The man suspected of using a “makeshift flame-thrower” and other incendiary weapons to attack a group of people in Colorado as they gathered to raise awareness of hostages in Gaza faces at least eight criminal charges, including a hate crime.
Mohamed Sabry Soliman, 45, yelled “free Palestine” during Sunday's attack in the Rocky Mountain city of Boulder, said Mark Michalek, the special agent in charge of the FBI’s Denver field office.
The FBI said Mr Soliman told police he had planned the attack for a year and that it was specifically against what he described as a “Zionist group”.
An affidavit says Mr Soliman confessed to the attack after being taken into custody on Sunday and told the police he would do it again. He posed as a gardener to get close to the group and had petrol in a backpack sprayer but told investigators he did not spray it on anyone but himself “because he had planned on dying".
“He said he had to do it, he should do it, and he would not forgive himself if he did not do it,” police wrote in an affidavit. He did not carry out his full plan “because he got scared and had never hurt anyone before".
Twelve people were injured and had wounds consistent with reports of being set on fire, Boulder Police Chief Steve Redfearn said.
Mr Soliman was arrested and taken to hospital for treatment, but authorities did not elaborate on his injuries. Other preliminary charges include 16 counts of attempted murder in the first-degree and using explosives or an incendiary device while committing a felony.

In a video circulating on social media, Mr Soliman can be seen, shirtless, waving two bottles filled with liquid near the site of the attack.
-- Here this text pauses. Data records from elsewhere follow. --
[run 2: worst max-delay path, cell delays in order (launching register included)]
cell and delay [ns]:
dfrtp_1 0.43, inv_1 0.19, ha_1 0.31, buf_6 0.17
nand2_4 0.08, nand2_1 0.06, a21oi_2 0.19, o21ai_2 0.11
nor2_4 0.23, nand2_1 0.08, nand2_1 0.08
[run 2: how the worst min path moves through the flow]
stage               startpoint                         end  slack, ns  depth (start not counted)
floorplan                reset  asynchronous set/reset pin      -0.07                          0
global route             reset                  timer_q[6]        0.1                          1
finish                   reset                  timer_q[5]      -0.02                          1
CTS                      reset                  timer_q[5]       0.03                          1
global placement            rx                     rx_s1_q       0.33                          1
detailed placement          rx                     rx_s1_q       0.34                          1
He repeatedly shouts “how many children have you killed” and “end Zionists” as people attend to the injured lying on the ground nearby.
Following the attack, the FBI immediately described the violence as a “targeted terror attack”, although local police have been more cautious in ascribing a motive.
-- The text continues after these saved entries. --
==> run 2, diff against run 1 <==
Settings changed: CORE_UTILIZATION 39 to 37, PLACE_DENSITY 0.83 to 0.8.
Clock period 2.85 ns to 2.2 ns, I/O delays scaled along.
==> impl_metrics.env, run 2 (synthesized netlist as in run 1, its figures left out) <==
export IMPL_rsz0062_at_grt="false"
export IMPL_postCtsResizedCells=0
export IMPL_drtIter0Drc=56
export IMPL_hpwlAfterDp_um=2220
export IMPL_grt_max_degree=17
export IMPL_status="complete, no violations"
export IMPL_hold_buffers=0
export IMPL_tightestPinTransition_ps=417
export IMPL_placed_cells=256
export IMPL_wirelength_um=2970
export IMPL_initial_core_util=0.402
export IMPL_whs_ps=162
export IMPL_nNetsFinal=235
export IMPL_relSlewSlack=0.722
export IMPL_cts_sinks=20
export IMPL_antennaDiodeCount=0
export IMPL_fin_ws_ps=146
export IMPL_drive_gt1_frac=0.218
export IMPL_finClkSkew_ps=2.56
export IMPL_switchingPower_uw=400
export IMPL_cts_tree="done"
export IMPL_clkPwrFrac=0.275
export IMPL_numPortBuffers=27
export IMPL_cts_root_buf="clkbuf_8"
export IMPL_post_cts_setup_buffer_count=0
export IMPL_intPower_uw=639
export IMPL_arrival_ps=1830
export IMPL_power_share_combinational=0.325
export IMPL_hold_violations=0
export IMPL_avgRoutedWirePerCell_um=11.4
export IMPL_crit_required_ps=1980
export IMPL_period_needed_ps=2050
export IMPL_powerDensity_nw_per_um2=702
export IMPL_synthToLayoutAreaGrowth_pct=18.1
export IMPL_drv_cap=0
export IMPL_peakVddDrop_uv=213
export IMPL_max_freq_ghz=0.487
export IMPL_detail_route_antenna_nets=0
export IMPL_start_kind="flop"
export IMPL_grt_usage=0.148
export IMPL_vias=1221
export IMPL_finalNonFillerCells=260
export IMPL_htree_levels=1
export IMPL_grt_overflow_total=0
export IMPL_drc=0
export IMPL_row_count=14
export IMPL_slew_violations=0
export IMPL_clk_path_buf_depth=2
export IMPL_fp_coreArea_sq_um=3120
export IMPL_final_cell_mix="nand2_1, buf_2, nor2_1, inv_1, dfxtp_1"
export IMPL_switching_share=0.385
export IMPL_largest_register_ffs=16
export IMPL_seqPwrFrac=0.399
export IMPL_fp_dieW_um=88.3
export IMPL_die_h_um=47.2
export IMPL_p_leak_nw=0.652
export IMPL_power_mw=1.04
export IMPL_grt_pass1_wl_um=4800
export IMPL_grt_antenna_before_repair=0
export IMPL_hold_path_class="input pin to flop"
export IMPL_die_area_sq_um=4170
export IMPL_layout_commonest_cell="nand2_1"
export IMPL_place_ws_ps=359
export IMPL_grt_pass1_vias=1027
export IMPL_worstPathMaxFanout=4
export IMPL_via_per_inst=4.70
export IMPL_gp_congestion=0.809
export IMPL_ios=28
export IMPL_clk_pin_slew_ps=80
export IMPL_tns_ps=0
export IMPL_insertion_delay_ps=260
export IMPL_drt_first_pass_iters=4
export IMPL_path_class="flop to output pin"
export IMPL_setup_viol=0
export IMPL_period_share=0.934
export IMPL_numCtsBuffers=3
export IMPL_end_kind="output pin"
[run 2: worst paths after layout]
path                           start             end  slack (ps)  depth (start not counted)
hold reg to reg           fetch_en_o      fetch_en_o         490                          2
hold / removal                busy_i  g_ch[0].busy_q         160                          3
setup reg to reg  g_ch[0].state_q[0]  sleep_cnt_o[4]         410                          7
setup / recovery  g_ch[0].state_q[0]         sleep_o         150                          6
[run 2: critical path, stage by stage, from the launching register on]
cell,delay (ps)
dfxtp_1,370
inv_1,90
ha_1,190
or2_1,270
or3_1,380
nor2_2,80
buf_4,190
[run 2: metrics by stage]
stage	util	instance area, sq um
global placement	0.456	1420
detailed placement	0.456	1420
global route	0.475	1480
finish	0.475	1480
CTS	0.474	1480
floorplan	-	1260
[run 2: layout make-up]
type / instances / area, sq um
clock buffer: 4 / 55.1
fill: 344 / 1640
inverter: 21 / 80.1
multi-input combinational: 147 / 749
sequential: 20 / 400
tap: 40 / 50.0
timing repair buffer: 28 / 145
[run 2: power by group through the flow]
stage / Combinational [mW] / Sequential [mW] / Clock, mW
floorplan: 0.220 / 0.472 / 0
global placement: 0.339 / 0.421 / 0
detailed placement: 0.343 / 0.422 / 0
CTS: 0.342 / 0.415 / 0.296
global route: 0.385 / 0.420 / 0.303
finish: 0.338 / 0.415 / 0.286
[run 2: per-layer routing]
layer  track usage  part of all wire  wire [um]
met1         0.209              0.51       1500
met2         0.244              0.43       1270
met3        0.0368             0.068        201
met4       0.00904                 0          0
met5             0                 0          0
Mr Soliman is an Egyptian national, government officials confirmed to CBS News. In 2022, he arrived in California on a non-immigrant visa that expired in February 2023 and had recently been living in Colorado Springs.
Tricia McLaughlin, spokeswoman for the Department of Homeland Security, said in a post on X that Mr Soliman “is illegally in our country”.
The White House said President Donald Trump had been briefed on the incident.
“Acts of terrorism will be prosecuted to the fullest extent of the law. This is yet another example of why we must keep our borders secure, and deport illegal, anti-American radicals from our homeland,” Mr Trump wrote on his Truth Social platform.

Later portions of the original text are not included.